What the exercise asks: Please read the records below and return each line holding the string "together".
== Records provided
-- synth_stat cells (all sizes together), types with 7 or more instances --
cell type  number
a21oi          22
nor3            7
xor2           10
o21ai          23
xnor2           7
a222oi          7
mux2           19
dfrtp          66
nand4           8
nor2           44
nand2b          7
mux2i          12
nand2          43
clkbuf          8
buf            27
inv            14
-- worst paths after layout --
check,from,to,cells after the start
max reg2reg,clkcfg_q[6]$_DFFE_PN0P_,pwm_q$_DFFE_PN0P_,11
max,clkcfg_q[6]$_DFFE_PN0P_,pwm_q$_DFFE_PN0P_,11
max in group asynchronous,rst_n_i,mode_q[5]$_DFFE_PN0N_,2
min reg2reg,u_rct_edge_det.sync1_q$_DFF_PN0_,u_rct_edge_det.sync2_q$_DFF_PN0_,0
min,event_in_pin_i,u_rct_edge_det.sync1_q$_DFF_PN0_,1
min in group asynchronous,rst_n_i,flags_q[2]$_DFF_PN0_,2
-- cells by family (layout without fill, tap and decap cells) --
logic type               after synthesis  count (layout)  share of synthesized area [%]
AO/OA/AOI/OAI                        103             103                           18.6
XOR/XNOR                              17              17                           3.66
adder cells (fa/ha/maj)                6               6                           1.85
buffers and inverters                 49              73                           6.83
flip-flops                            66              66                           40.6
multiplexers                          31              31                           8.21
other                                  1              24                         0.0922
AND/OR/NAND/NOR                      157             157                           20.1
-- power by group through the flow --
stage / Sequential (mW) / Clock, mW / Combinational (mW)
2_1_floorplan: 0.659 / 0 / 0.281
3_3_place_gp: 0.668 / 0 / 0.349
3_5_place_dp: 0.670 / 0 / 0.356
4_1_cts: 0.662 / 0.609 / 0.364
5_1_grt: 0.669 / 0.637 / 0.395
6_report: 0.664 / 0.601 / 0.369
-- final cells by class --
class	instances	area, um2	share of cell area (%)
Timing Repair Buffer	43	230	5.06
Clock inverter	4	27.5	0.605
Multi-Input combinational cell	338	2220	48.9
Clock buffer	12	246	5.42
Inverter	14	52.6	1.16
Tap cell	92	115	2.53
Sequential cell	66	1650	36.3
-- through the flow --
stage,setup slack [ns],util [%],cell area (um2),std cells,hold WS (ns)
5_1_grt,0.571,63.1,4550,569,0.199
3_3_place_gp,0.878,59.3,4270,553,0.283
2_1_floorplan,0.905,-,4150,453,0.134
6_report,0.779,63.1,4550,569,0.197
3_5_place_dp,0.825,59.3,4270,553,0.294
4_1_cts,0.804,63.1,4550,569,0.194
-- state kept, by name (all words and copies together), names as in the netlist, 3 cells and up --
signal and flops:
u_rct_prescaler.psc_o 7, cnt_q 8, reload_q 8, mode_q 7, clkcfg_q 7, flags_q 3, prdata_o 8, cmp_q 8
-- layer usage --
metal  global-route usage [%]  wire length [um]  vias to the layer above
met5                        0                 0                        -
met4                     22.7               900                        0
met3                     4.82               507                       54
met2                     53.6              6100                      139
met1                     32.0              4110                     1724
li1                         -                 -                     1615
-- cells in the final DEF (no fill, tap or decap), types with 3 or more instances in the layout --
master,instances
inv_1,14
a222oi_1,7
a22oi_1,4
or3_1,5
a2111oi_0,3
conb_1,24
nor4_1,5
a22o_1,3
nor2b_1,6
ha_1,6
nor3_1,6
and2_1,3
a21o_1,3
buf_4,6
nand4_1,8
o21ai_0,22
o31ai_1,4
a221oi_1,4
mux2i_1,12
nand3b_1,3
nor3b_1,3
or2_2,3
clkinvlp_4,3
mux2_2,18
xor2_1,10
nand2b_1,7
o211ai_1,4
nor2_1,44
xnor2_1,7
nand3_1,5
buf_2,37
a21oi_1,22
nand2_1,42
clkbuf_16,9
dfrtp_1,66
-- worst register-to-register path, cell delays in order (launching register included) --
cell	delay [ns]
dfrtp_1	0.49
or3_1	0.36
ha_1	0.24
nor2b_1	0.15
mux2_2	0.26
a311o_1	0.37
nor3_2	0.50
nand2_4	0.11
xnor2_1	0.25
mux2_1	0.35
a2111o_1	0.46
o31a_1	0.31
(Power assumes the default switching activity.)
`config.mk`:
```
export PLATFORM = sky130hd
export DESIGN_NAME = converter_protection_sequencer
export DESIGN_NICKNAME = d
export VERILOG_FILES = /design/src/core/converter_protection_sequencer.v
export VERILOG_INCLUDE_DIRS = /design/src /design/src/core
export SDC_FILE = /design/constraint.sdc
export NUM_CORES = 1
export LEC_CHECK = 0
export ABC_CLOCK_PERIOD_IN_PS = 8700
export BUFFER_PORTS_ARGS = -buffer_cell sky130_fd_sc_hd__buf_4
export CAP_MARGIN = 30
export CORE_MARGIN = 3
export CORE_UTILIZATION = 41
export DETAILED_ROUTE_END_ITERATION = 12
export GPL_TIMING_DRIVEN = 0
export PLACE_DENSITY_LB_ADDON = 0.1
export RECOVER_POWER = 25
export SYNTH_ARGS = -nofsm -noshare
export SYNTH_HDL_FRONTEND = slang
export SYNTH_SLANG_ARGS = --single-unit
```
`constraint.sdc`:
```
create_clock -name core_clk -period 8.7 [get_ports core_clk]
set_clock_uncertainty 0.05 [all_clocks]
set_input_delay 1.305 -clock core_clk [delete_from_list [all_inputs] [get_ports core_clk]]
set_output_delay 1.305 -clock core_clk [all_outputs]
set_load 0.01 [all_outputs]
```
`src/core/converter_protection_sequencer_regs.vh`:
```
// Constants and timing counts for the converter protection sequencer
// What this block does
// - Lock to external clock only within plus or minus twenty percent of oscillator.
// - After clock change, tracking settles in about 500 us; frequency may sag 25%.
// - Each channel cuts synchronous rectifier gate when its current crosses zero.
// - Sync output resistor sensed at start-up: absent enables detection, present disables.
// - Detection disabled: enter standby about 300 us after bias and enable valid.
// - Detection enabled: run a 2 to 3 ms short check on all switches.
// - No short found: enable breaker gate source; standby once gate exceeds 8.5 V.
// - Any shorted switch drives fault line low and latches shutdown, switching off.
// - External low on fault line opens the breaker and latches shutdown.
// - Fault line lows shorter than 2 us are ignored.
// - Latch clears only when enable below 1.25 V or bias below 8 V.
// - Breaker source stays on after start-up; no gate check when detection disabled.
// - Low-port overvoltage ignored in boost; high-port overvoltage active in both modes.
// - High-port overvoltage turns off all gates and discharges soft-start.
// - Low-port overvoltage outside boost turns off all gates, discharges soft-start.
// - Each overvoltage comparator result passes a 5 us glitch filter.
// - Hold soft-start pulldown during overvoltage; release once clear and below 0.23 V.
`ifndef CONVERTER_PROTECTION_SEQUENCER_REGS_VH
`define CONVERTER_PROTECTION_SEQUENCER_REGS_VH

`define CLK_MHZ            125
`define FAULT_FILTER_NS    2000
`define OVP_FILTER_NS      5000
`define STANDBY_DELAY_US   300
`define DETECT_TIME_US     2000
`define PLL_SETTLE_US      500
`define FAULT_FILTER_CYC   ((`FAULT_FILTER_NS * `CLK_MHZ) / 1000)
`define OVP_FILTER_CYC     ((`OVP_FILTER_NS * `CLK_MHZ) / 1000)
`define STANDBY_DELAY_CYC  (`STANDBY_DELAY_US * `CLK_MHZ)
`define DETECT_TIME_CYC    (`DETECT_TIME_US * `CLK_MHZ)
`define PLL_SETTLE_CYC     (`PLL_SETTLE_US * `CLK_MHZ)
`define CNT_W              20
`define FILT_W             10

`endif

```
`src/core/converter_protection_sequencer.v`:
```
// Start-up, fault latch and overvoltage sequencer of a two-channel converter
`timescale 1ns/1ps
`include "converter_protection_sequencer_regs.vh"

module converter_protection_sequencer #(
    parameter STANDBY_DELAY_CYC = `STANDBY_DELAY_CYC,
    parameter DETECT_TIME_CYC   = `DETECT_TIME_CYC,
    parameter PLL_SETTLE_CYC    = `PLL_SETTLE_CYC
) (
    input  wire       core_clk,               // System clock, 125 MHz
    input  wire       rst,                    // Async reset, active high
    input  wire       bias_good,              // Bias supply above 8.5 V
    input  wire       bias_low,               // Bias supply below 8 V
    input  wire       master_enable_sense,    // Master enable above 2.5 V
    input  wire       master_enable_low,      // Master enable below 1.25 V
    input  wire       sync_resistor_present,  // Resistor sensed on sync output pin
    input  wire       short_detected,         // Any switch found shorted during check
    input  wire       breaker_gate_good,      // Breaker gate-source above 8.5 V
    input  wire       fault_line_low_in,      // Fault line level, 1 = low
    input  wire       high_port_overvolt_sense, // High-port comparator above 1.185 V
    input  wire       low_port_overvolt_sense,  // Low-port comparator above 1.185 V
    input  wire       boost_mode,             // 1 = boost, 0 = buck
    input  wire       soft_start_low,         // Soft-start below 0.23 V
    input  wire       ch1_enable,             // Channel 1 enable
    input  wire       ch2_enable,             // Channel 2 enable
    input  wire       ch1_zero_cross,         // Channel 1 current crossed zero
    input  wire       ch2_zero_cross,         // Channel 2 current crossed zero
    input  wire       ext_clock_in_valid,     // External clock present
    input  wire       ext_clock_in_in_range,  // External clock within 20 percent
    input  wire       ext_clock_in_changed,   // External clock frequency changed
    output reg        fault_line_low_oe,      // Drive fault line low
    output reg        breaker_gate_drive,     // Breaker gate charge source on
    output reg        detect_active,          // Short check running
    output reg        standby,                // Standby or run
    output reg        ch1_switch_en,          // Channel 1 top and bottom gates allowed
    output reg        ch2_switch_en,          // Channel 2 top and bottom gates allowed
    output reg        ch1_rect_en,            // Channel 1 synchronous rectifier allowed
    output reg        ch2_rect_en,            // Channel 2 synchronous rectifier allowed
    output reg        soft_start_pulldown,    // Soft-start discharge switch on
    output reg        ext_sync_locked,        // Switching follows external clock
    output reg        pll_settling,           // Tracking settling after clock change
    output reg  [2:0] seq_state               // Sequencer state
);

    // DELAY is the timed wait used when the check is skipped
    localparam [2:0] ST_OFF     = 3'h0;
    localparam [2:0] ST_DETECT  = 3'h1;
    localparam [2:0] ST_CHARGE  = 3'h2;
    localparam [2:0] ST_STANDBY = 3'h3;
    localparam [2:0] ST_RUN     = 3'h4;
    localparam [2:0] ST_FAULT   = 3'h5;
    localparam [2:0] ST_DELAY   = 3'h6;

    // Counts cut to counter width on purpose
    localparam integer       FAULT_I   = `FAULT_FILTER_CYC;
    localparam integer       OVP_I     = `OVP_FILTER_CYC;
    localparam [`CNT_W-1:0]  STANDBY_N = STANDBY_DELAY_CYC[`CNT_W-1:0];
    localparam [`CNT_W-1:0]  DETECT_N  = DETECT_TIME_CYC[`CNT_W-1:0];
    localparam [`CNT_W-1:0]  SETTLE_N  = PLL_SETTLE_CYC[`CNT_W-1:0];
    localparam [`FILT_W-1:0] FAULT_N   = FAULT_I[`FILT_W-1:0];
    localparam [`FILT_W-1:0] OVP_N     = OVP_I[`FILT_W-1:0];

    // Two-stage synchronisers; first stage read only by the second
    localparam NSYNC = 17;
    reg [NSYNC-1:0] meta_q;
    reg [NSYNC-1:0] sync_q;
    wire [NSYNC-1:0] raw_in = {bias_good, bias_low, master_enable_sense, master_enable_low,
                               sync_resistor_present, short_detected, breaker_gate_good,
                               fault_line_low_in, high_port_overvolt_sense,
                               low_port_overvolt_sense, boost_mode, soft_start_low,
                               ch1_zero_cross, ch2_zero_cross, ext_clock_in_valid,
                               ext_clock_in_in_range, ext_clock_in_changed};

    always @(posedge core_clk or posedge rst) begin
        if (rst) begin
            meta_q <= {NSYNC{1'b0}};
            sync_q <= {NSYNC{1'b0}};
        end else begin
            meta_q <= raw_in;
            sync_q <= meta_q;
        end
    end

    // Supply and start-up flags
    wire s_bias_good  = sync_q[16];
    wire s_bias_low   = sync_q[15];
    wire s_en_good    = sync_q[14];
    wire s_en_low     = sync_q[13];
    wire s_sync_res   = sync_q[12];
    wire s_short      = sync_q[11];
    wire s_brk_good   = sync_q[10];

    // Fault line and overvoltage flags
    wire s_fault_in   = sync_q[9];
    wire s_ovp_hi     = sync_q[8];
    wire s_ovp_lo     = sync_q[7];
    wire s_boost      = sync_q[6];
    wire s_ss_low     = sync_q[5];

    // Channel and external clock flags
    wire s_zc1        = sync_q[4];
    wire s_zc2        = sync_q[3];
    wire s_ext_valid  = sync_q[2];
    wire s_ext_range  = sync_q[1];
    wire s_ext_change = sync_q[0];

    // Glitch filter step: count while raw level held, output follows after n cycles
    function [`FILT_W:0] filt_step;
        input             level;
        input [`FILT_W-1:0] cnt;
        input             out;
        input [`FILT_W-1:0] n;
        begin
            // Result is {output, count}
            if (level == out)
                filt_step = {out, {`FILT_W{1'b0}}};
            else if (cnt >= n - 1'b1)
                filt_step = {level, {`FILT_W{1'b0}}};
            else
                filt_step = {out, cnt + 1'b1};
        end
    endfunction

    // One filter per watched line
    reg [`FILT_W-1:0] fault_cnt_q;
    reg               fault_filt_q;
    reg [`FILT_W-1:0] ovh_cnt_q;
    reg               ovh_filt_q;
    reg [`FILT_W-1:0] ovl_cnt_q;
    reg               ovl_filt_q;
    // Count restarts when the input returns to the output level
    wire [`FILT_W:0]  fault_nx = filt_step(s_fault_in, fault_cnt_q, fault_filt_q, FAULT_N);
    wire [`FILT_W:0]  ovh_nx   = filt_step(s_ovp_hi, ovh_cnt_q, ovh_filt_q, OVP_N);
    wire [`FILT_W:0]  ovl_nx   = filt_step(s_ovp_lo, ovl_cnt_q, ovl_filt_q, OVP_N);

    always @(posedge core_clk or posedge rst) begin
        if (rst) begin
            fault_cnt_q  <= {`FILT_W{1'b0}};
            fault_filt_q <= 1'b0;
            ovh_cnt_q    <= {`FILT_W{1'b0}};
            ovh_filt_q   <= 1'b0;
            ovl_cnt_q    <= {`FILT_W{1'b0}};
            ovl_filt_q   <= 1'b0;
        end else begin
            {fault_filt_q, fault_cnt_q} <= fault_nx;
            {ovh_filt_q, ovh_cnt_q}     <= ovh_nx;
            {ovl_filt_q, ovl_cnt_q}     <= ovl_nx;
        end
    end

    // Own drive low must not be read back as an external shutdown request
    wire ext_fault = fault_filt_q & ~fault_line_low_oe;

    wire release_c = s_en_low | s_bias_low;
    wire supply_ok = s_bias_good & s_en_good;
    wire ov_active = ovh_filt_q | (ovl_filt_q & ~s_boost);

    // Main sequencer
    reg [2:0]        state_q;
    reg [2:0]        state_d;
    reg [`CNT_W-1:0] tmr_q;
    reg [`CNT_W-1:0] tmr_d;
    reg              detect_mode_q;
    reg              detect_mode_d;
    reg              shorted_q;
    reg              shorted_d;


    // Supply loss and external fault override the case below
    always @* begin
        state_d       = state_q;
        tmr_d         = tmr_q;
        detect_mode_d = detect_mode_q;
        shorted_d     = shorted_q;
        case (state_q)
            ST_OFF: begin
                tmr_d     = {`CNT_W{1'b0}};
                shorted_d = 1'b0;
                if (supply_ok) begin
                    detect_mode_d = ~s_sync_res;
                    state_d       = s_sync_res ? ST_DELAY : ST_DETECT;
                end
            end
            // Fixed wait, no gate check
            ST_DELAY: begin
                if (tmr_q >= STANDBY_N - 1'b1)
                    state_d = ST_STANDBY;
                else
                    tmr_d = tmr_q + 1'b1;
            end
            // A short seen once stays latched
            ST_DETECT: begin
                if (s_short)
                    shorted_d = 1'b1;
                if (s_short || shorted_q)
                    state_d = ST_FAULT;
                else if (tmr_q >= DETECT_N - 1'b1) begin
                    state_d = ST_CHARGE;
                    tmr_d   = {`CNT_W{1'b0}};
                end else
                    tmr_d = tmr_q + 1'b1;
            end
            // No timeout: an uncharged gate waits here
            ST_CHARGE: begin
                if (s_brk_good)
                    state_d = ST_STANDBY;
            end
            // Either enable starts delivery
            ST_STANDBY: begin
                if (ch1_enable | ch2_enable)
                    state_d = ST_RUN;
            end
            // Both enables low returns to standby
            ST_RUN: begin
                if (!(ch1_enable | ch2_enable))
                    state_d = ST_STANDBY;
            end
            // Latched until a release condition
            ST_FAULT: begin
                if (release_c)
                    state_d = ST_OFF;
            end
            default: state_d = ST_OFF;
        endcase
        // Supply loss restarts the sequence; fault only leaves via release
        if (state_q != ST_OFF && state_q != ST_FAULT && !supply_ok)
            state_d = ST_OFF;
        if (ext_fault && state_q != ST_OFF && state_q != ST_FAULT)
            state_d = ST_FAULT;
    end

    // Tracking settle timer and lock window
    // A held change restarts the count each cycle
    reg [`CNT_W-1:0] settle_q;
    wire settling = (settle_q != {`CNT_W{1'b0}});

    always @(posedge core_clk or posedge rst) begin
        if (rst) begin
            settle_q <= {`CNT_W{1'b0}};
        end else if (s_ext_change && s_ext_valid) begin
            settle_q <= SETTLE_N;
        end else if (settling) begin
            settle_q <= settle_q - 1'b1;
        end
    end

    // Gates only in run and never during filtered high-port or non-boost low-port overvoltage
    wire switching = (state_d == ST_RUN) && !ov_active;

    // Every top-level output comes from here
    always @(posedge core_clk or posedge rst) begin
        if (rst) begin
            state_q             <= ST_OFF;
            tmr_q               <= {`CNT_W{1'b0}};
            detect_mode_q       <= 1'b1;
            shorted_q           <= 1'b0;
            fault_line_low_oe   <= 1'b0;
            breaker_gate_drive  <= 1'b0;
            detect_active       <= 1'b0;
            standby             <= 1'b0;
            ch1_switch_en       <= 1'b0;
            ch2_switch_en       <= 1'b0;
            ch1_rect_en         <= 1'b0;
            ch2_rect_en         <= 1'b0;
            soft_start_pulldown <= 1'b1;
            ext_sync_locked     <= 1'b0;
            pll_settling        <= 1'b0;
            seq_state           <= ST_OFF;
        end else begin
            state_q       <= state_d;
            tmr_q         <= tmr_d;
            detect_mode_q <= detect_mode_d;
            shorted_q     <= shorted_d;

            // Outputs follow the next state, in step with seq_state
            seq_state     <= state_d;
            detect_active <= (state_d == ST_DETECT);
            standby       <= (state_d == ST_STANDBY) || (state_d == ST_RUN);
            // Only own short detection pulls the line; external lows are already there
            fault_line_low_oe  <= (state_d == ST_FAULT) && (shorted_d || fault_line_low_oe);
            // Source stays on after start-up, opens on fault or restart
            breaker_gate_drive <= (state_d == ST_CHARGE) || (state_d == ST_STANDBY) ||
                                  (state_d == ST_RUN) ||
                                  ((state_d == ST_DELAY) && !detect_mode_d);

            // Per-channel gate permission
            ch1_switch_en <= switching && ch1_enable;
            ch2_switch_en <= switching && ch2_enable;
            ch1_rect_en   <= switching && ch1_enable && !s_zc1;
            ch2_rect_en   <= switching && ch2_enable && !s_zc2;
            // Restart only after the capacitor has truly discharged
            if (ov_active || state_d != ST_RUN)
                soft_start_pulldown <= 1'b1;
            else if (soft_start_pulldown && s_ss_low)
                soft_start_pulldown <= 1'b0;

            // Window report only; the loop itself is outside
            ext_sync_locked <= s_ext_valid && s_ext_range;
            pll_settling    <= settling;
        end
    end

endmodule // converter_protection_sequencer

```
==> summary.md <==
| Metric | Value |
|---|---|
| Status | complete, but fails checks |
| Failing checks | capacitance limit, slew limit |
| Worst setup SP type | input port |
| Setup TNS | 0 ns |
| Sequential area share after synthesis | 56.6% |
| Fillers | approximately 1200 |
| Required time of the critical path | roughly 9 ns |
| Post-synth EDFFs | 0 |
| Async SR Flop Fraction | 100% |
| CTS tree | done |
| Initial antenna violation count | 0 |
| Largest net degree at the start of global routing | 89 |
| Worst VDD drop | 0.233 mV |
| Distinct cells, synth | 68 |
| Ports | 35 |
| # nets final | approximately 600 |
| DIE HEIGHT | 121 um |
| Area Growth Syn to Fin | 18.6% |
| Inserted Clock Buffers | 17 |
| Drt drc | 0 |
| R2R cell count | 8 |
| Fin. Hold Viols | 0 |
| Multi-input gate area | 2230 um2 |
| Final period util | between 20 and 30% |
| Post-Syn Instances | 506 |
| Root Driver | clkbuf_16 |
| Busiest grt layer | met2 |
| RSZ-0062 raised after global routing | no |
| Tot GR Track Use | 15.5% |
| Area share of the largest cell type after synthesis | 55.7% |
| Hold-fix buffers at CTS | 0 |
| Hold Path Class | reg2reg |
| Vias in the first global route | about 3700 |
| Slew margin rel. | -9.26% |
| Worst skew pair latency | 0.40 ns |
| Postcts setup bufs | 0 |
| Antenna Cells | 0 |
| Top post-synthesis cells by area | dfrtp_1 56%, nor2_1 3.9%, xnor2_1 3.2%, o21ai_0 2.7%, xor2_1 2.4% |
| Pins Over Slew Limit | 36 |
| Initial Utilization | 42.6% |
| Synthesis warning total | 0 |
| Leading area contributor after synthesis | dfrtp_1 |
| H-tree depth | 4 |
| Die width | between 100 and 150 um |
| Power Dens Cells | 259 nW/um2 |
| Wire length per cell | roughly 14 um |
| Die ar. | 14700 um2 |
| Total gr overflow | 0 |
| GR Layer Usage met3 | 5.08% |
| Most used DFF post-synth | dfrtp_1 |
| Pre-Repair DR Iteration Count | 4 |
| Port buffer count | 34 |
| WHS | 0.295 ns |
| Met1 Use GR | 21.0% |
| DRT antenna net count | 0 |
| Critical path arrival | between 2 and 3 ns |
| CTS Buffer Depth | 2 |
| Initial DRC Count | roughly 240 |
| Routability cong. | 0.845 |
| Post-detailed-routing wire length | 10.3 mm |
| Met2 Use GR | 23.2% |
| Global-route wire length before repair | 17.9 mm |
| Vias after detailed routing | 3859 |
| Proportion of layout cells with a drive suffix above 1 | 17.0% |
| Resize count post-CTS | 0 |
| Critical path class | in2reg |
| Seq. cell area | slightly above 3000 um2 |
| Count of final setup violators | 0 |
| Max FO, Critical Path | 8 |
| Final min period | 2.50 ns |
| Clock slew at reported path FFs | 0.05 ns |
| Syn avg cell area | 10.7 um2 |
| MaxCap Viol Count | 1 |
| Row cnt | 41 |
| # clock sinks | 123 |
| Core Footprint | ~13000 um2 |
| Critical path capture point type | register |
| Hold Path Stages | 0 |
| Max Fclk | 399 MHz |
| Tightest Pin Transition | roughly 1.6 ns |
| Mapped Area | 5440 um2 |
| Leakage power | ~0.0029 uW |
| Via/cell ratio | 5.19 |
| Hpwl dp | 6.96 mm |
| #FFs+latches synth | ~120 |
==> critical path: stages <==
cell	delay [ns]
buf_4	0.09
nor2_1	0.06
a21boi_0	0.13
nor3b_1	0.18
o21ai_0	0.15
or3_1	0.35
buf_2	0.17
o41ai_2	0.31
==> synth_stat cells (9+ instances only) <==
library cell and number:
and3_1 14, dfrtp_1 121, xor2_1 15, xnor2_1 20
ha_1 9, inv_1 18, o31ai_1 12, nand3_1 24
o21ai_0 29, nor2_1 57, a21oi_1 16, nor3_1 12
nand2_1 34
==> cell type report <==
cell class | count | share of cell area [%]
multi-input cells | 351 | 34.5
plain buffers | 14 | 0.970
repair buffers | 35 | 4.33
clock inverters | 9 | 0.776
clock buffers | 21 | 7.14
well taps | 172 | 3.34
inverters | 19 | 1.13
flip-flops and latches | 123 | 47.8
==> placed cells by master (no fill, tap or decap), types with 9 or more instances in the layout <==
| master | count |
|---|---|
| clkbuf_16 | 17 |
| buf_4 | 16 |
| a21oi_1 | 16 |
| xnor2_1 | 20 |
| o21ai_0 | 29 |
| nor3_1 | 12 |
| dfrtp_1 | 121 |
| clkbuf_1 | 9 |
| and3_1 | 14 |
| nand2_1 | 34 |
| nand3_1 | 24 |
| o31ai_1 | 12 |
| ha_1 | 9 |
| inv_1 | 17 |
| clkbuf_4 | 17 |
| nor2_1 | 57 |
| xor2_1 | 15 |
==> power breakdown <==
| group | total (uW) | internal [uW] | leakage [uW] | switching [uW] |
|---|---|---|---|---|
| combinational | 395 | 158 | 0.00103 | 237 |
| clock | 603 | 371 | 0.000254 | 232 |
| sequential | 671 | 630 | 0.00157 | 41.2 |
| total | 1670 | 1160 | 0.00285 | 511 |
==> logic make-up after synthesis <==
logic type	count (synthesis)	synth area share [%]
AND/OR/NAND/NOR	204	20.0
adder cells (fa/ha/maj)	9	2.07
buffers and inverters	33	2.46
flip-flops	123	56.6
AO/OA/AOI/OAI	98	12.5
XOR/XNOR	35	5.64
multiplexers	3	0.621
other	1	0.0690
==> sequential cells by signal, summed over array words and instances, names as in the netlist, 3 cells and up <==
signal,cells
sync_q,17
settle_q,20
ovh_cnt_q,10
ovl_cnt_q,10
state_q,3
fault_cnt_q,10
meta_q,17
tmr_q,20
==> worst paths after layout <==
check | start | endpoint | slack, ns
min | meta_q[2] | sync_q[2] | 0.29
min reg2reg | meta_q[2] | sync_q[2] | 0.29
max | ch1_enable | breaker_gate_drive | 6.20
max reg2reg | state_q[2] | tmr_q[14] | 6.27
max in group asynchronous | rst | soft_start_pulldown | 6.32
min in group asynchronous | rst | settle_q[13] | 1.25
==> routing by layer <==
layer / share of wire (%) / wire (um) / vias to the layer above
met1: 49 / 5020 / 1896
met2: 46 / 4700 / 53
met4: 1.1 / 117 / 0
li1: - / - / 1899
met3: 4.5 / 462 / 11
met5: 0 / 0 / -
==> per-stage QoR <==
stage	total power (uW)	cell area (um2)	util [%]	setup slack (ns)	cells
after CTS	1690	6450	50.5	6.21	744
final	1670	6450	50.5	6.20	744
after global placement	1070	5910	46.3	2.63	713
after global routing	1770	6450	50.5	6.04	744
after detailed placement	1080	5940	46.5	5.77	714
after floorplan	956	5440	-	4.08	507
No activity file was read; power rests on OpenSTA's default activity.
====
Written reply:
-- synth_stat cells (all sizes together), types with 7 or more instances --
-- state kept, by name (all words and copies together), names as in the netlist, 3 cells and up --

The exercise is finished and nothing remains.